Count every line in the following entries that holds the word "moves". Only the number should be given.

Data extracted from a collection
________

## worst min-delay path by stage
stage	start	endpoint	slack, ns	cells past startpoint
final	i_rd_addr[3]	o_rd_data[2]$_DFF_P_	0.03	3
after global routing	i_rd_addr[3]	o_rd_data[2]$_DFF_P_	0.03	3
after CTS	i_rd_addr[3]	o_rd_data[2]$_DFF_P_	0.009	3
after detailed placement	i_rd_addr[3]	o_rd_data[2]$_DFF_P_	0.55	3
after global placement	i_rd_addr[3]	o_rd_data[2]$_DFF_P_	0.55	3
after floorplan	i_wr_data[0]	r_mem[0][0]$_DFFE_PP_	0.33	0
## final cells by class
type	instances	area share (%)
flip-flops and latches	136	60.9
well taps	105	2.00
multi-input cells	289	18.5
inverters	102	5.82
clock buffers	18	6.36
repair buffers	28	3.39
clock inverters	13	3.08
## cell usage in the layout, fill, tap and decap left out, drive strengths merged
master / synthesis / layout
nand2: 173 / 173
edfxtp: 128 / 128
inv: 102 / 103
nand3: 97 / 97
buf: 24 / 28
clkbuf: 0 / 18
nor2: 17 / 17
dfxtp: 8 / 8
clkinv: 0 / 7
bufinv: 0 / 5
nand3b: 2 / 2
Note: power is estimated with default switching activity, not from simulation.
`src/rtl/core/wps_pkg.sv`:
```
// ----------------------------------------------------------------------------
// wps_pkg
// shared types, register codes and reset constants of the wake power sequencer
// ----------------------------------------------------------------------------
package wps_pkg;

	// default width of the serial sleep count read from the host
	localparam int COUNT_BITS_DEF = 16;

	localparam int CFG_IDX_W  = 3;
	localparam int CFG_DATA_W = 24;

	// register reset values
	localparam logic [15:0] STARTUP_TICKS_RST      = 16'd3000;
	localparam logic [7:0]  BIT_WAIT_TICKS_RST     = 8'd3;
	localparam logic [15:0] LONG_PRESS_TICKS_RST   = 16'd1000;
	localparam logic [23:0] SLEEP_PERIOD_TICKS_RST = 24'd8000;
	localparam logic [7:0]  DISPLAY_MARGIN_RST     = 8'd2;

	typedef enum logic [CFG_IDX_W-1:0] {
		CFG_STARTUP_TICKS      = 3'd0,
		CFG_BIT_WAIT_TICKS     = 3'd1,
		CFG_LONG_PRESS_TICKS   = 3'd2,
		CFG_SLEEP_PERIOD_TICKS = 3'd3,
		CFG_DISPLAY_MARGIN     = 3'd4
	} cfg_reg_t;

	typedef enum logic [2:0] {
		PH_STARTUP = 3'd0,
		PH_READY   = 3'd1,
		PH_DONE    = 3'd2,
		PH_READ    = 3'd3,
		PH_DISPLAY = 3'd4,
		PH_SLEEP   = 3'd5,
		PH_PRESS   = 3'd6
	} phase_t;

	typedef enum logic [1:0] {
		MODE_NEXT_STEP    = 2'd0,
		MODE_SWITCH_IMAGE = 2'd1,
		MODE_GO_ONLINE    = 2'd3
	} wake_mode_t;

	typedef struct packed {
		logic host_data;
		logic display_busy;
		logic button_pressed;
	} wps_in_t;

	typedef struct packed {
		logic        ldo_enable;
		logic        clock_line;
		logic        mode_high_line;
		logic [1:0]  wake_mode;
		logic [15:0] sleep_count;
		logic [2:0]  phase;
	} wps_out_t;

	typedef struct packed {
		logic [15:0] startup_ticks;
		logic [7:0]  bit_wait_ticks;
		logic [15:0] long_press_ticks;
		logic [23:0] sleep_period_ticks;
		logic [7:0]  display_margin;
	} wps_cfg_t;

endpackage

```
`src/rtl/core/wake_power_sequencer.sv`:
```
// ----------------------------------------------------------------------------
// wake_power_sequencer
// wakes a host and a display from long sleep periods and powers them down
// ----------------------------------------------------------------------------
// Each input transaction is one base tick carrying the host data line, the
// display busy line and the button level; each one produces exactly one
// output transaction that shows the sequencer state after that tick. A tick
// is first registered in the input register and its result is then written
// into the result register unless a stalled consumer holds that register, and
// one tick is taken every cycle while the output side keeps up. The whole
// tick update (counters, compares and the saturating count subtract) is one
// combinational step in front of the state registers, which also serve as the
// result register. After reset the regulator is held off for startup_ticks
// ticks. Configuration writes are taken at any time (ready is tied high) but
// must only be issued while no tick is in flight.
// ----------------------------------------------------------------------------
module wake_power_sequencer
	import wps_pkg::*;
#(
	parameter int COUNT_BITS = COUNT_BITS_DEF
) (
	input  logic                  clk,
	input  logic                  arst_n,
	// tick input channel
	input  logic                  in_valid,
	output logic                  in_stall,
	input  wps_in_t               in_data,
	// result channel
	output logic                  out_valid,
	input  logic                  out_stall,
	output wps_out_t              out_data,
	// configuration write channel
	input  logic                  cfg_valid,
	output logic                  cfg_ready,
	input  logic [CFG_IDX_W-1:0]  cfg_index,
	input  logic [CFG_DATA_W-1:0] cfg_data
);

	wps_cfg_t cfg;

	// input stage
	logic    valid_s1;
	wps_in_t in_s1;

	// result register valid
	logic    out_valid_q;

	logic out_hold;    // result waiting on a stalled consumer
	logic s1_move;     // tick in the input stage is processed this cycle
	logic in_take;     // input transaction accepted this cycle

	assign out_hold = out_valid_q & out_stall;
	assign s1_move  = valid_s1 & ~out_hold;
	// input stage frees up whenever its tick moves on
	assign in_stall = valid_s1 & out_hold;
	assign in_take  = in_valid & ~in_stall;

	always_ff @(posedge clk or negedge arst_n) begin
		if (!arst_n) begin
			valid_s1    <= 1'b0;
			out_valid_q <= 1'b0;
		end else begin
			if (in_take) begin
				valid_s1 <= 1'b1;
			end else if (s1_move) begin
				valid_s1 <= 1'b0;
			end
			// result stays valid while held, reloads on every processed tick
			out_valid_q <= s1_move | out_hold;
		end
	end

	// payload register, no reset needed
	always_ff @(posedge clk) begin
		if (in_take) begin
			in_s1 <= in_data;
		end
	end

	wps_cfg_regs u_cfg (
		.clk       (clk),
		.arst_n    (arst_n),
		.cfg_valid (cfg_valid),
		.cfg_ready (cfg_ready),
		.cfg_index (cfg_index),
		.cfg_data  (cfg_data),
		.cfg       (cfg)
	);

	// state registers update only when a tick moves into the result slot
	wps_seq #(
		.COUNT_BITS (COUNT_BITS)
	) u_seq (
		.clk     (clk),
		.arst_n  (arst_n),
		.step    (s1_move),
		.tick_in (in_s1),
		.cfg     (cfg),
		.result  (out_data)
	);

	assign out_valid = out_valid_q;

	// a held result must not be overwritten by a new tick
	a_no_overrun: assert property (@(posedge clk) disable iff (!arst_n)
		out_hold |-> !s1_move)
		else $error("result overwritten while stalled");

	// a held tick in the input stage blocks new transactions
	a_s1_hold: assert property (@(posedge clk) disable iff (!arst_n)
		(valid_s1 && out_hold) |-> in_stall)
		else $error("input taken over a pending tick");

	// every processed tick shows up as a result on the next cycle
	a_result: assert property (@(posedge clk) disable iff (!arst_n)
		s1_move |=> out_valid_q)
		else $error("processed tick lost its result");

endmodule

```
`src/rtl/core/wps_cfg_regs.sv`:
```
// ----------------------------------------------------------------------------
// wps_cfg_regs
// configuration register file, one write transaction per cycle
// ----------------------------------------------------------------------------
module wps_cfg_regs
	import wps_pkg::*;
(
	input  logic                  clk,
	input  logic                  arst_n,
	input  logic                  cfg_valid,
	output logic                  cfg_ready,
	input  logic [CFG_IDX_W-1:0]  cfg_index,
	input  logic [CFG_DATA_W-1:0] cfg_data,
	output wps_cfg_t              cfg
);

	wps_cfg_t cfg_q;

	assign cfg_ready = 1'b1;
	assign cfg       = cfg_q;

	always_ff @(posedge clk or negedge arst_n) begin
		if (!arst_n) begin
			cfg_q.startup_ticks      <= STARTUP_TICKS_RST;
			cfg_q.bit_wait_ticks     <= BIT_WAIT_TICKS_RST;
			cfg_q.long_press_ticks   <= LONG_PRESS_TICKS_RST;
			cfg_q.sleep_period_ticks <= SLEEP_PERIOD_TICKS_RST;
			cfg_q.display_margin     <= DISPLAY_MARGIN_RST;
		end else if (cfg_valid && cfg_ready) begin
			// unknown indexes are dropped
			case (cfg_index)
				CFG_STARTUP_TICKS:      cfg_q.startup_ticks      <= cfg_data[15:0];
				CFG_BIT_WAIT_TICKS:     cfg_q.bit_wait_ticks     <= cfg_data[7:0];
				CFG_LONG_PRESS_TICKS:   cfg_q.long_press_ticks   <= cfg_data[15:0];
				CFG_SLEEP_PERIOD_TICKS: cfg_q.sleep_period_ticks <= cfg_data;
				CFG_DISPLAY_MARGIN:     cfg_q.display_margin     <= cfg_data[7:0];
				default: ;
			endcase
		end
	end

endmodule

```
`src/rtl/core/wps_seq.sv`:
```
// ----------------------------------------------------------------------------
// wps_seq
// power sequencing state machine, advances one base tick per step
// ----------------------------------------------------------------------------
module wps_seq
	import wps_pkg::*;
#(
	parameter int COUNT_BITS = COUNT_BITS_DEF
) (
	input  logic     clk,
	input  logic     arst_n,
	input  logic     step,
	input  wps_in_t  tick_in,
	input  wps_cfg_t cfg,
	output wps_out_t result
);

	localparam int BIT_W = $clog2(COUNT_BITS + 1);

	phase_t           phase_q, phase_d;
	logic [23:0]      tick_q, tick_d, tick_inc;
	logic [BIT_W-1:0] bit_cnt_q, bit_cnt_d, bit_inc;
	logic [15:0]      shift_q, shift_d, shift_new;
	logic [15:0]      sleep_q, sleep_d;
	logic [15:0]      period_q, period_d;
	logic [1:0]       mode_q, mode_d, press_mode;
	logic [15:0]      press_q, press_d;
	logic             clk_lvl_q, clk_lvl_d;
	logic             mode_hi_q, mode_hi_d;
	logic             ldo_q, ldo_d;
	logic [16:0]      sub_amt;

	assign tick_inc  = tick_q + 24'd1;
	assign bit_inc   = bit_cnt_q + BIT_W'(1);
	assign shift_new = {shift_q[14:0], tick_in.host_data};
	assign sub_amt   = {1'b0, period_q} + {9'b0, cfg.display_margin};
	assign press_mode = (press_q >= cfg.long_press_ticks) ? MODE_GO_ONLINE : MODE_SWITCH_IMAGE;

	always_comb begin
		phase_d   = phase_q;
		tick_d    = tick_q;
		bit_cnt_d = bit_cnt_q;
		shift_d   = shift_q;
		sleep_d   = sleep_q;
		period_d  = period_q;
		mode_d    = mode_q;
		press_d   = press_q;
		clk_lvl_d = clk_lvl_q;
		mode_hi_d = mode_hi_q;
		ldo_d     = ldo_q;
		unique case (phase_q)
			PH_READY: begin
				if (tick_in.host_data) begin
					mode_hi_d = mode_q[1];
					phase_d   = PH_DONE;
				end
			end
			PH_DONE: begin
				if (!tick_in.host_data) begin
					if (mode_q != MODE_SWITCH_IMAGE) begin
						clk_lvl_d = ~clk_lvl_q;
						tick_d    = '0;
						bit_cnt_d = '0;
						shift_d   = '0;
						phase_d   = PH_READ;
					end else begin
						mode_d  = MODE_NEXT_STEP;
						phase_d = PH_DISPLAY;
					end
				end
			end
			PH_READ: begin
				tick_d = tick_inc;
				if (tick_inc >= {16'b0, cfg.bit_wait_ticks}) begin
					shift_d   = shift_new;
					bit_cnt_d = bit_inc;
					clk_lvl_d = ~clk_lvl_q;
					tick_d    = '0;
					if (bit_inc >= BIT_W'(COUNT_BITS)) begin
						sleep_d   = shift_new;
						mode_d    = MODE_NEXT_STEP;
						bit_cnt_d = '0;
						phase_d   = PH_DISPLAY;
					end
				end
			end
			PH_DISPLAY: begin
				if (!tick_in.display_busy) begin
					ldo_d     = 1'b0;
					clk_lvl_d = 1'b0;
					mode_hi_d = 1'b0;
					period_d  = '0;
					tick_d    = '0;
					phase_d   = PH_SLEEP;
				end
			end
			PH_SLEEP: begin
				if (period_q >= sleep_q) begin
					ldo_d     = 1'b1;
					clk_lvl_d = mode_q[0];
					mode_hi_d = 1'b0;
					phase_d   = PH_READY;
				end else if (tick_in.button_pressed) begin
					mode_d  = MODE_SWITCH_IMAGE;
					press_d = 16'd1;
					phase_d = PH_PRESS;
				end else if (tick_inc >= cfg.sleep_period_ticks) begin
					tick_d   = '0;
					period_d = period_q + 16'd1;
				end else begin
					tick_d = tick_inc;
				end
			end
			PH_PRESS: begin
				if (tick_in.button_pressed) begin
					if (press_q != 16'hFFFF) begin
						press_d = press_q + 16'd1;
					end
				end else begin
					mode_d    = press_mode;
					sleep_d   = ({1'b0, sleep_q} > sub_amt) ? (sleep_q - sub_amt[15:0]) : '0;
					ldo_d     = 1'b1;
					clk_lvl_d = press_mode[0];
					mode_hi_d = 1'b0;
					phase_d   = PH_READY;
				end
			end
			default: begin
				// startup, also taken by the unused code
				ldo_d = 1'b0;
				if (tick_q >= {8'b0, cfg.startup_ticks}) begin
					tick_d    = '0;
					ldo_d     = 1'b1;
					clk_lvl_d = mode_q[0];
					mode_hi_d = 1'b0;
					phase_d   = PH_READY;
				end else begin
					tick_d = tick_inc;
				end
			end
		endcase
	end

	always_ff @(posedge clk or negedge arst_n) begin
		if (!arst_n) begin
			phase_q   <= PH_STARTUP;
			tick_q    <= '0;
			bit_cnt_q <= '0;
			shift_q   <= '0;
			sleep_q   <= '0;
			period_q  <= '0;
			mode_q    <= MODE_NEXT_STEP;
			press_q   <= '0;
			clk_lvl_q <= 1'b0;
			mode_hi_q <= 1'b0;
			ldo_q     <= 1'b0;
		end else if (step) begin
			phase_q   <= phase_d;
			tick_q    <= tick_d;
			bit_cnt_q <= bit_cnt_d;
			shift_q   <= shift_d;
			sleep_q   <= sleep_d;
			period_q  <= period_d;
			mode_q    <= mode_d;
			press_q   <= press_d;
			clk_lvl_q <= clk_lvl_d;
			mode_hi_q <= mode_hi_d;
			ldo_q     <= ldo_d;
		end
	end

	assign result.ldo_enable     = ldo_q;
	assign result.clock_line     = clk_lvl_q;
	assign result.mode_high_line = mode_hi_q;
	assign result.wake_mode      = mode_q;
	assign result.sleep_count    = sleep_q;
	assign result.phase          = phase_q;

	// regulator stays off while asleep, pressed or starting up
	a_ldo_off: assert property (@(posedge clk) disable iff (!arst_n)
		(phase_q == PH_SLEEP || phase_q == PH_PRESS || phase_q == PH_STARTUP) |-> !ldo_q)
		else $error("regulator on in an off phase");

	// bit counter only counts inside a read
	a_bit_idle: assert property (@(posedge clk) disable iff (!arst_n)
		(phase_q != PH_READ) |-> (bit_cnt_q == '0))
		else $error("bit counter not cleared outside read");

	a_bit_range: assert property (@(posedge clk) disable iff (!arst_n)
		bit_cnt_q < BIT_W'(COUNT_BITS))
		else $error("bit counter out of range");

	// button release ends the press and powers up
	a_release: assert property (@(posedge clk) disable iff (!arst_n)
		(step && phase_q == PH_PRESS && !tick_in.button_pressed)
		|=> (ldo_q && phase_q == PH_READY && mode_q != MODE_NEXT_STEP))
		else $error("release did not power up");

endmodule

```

________

Task output |
2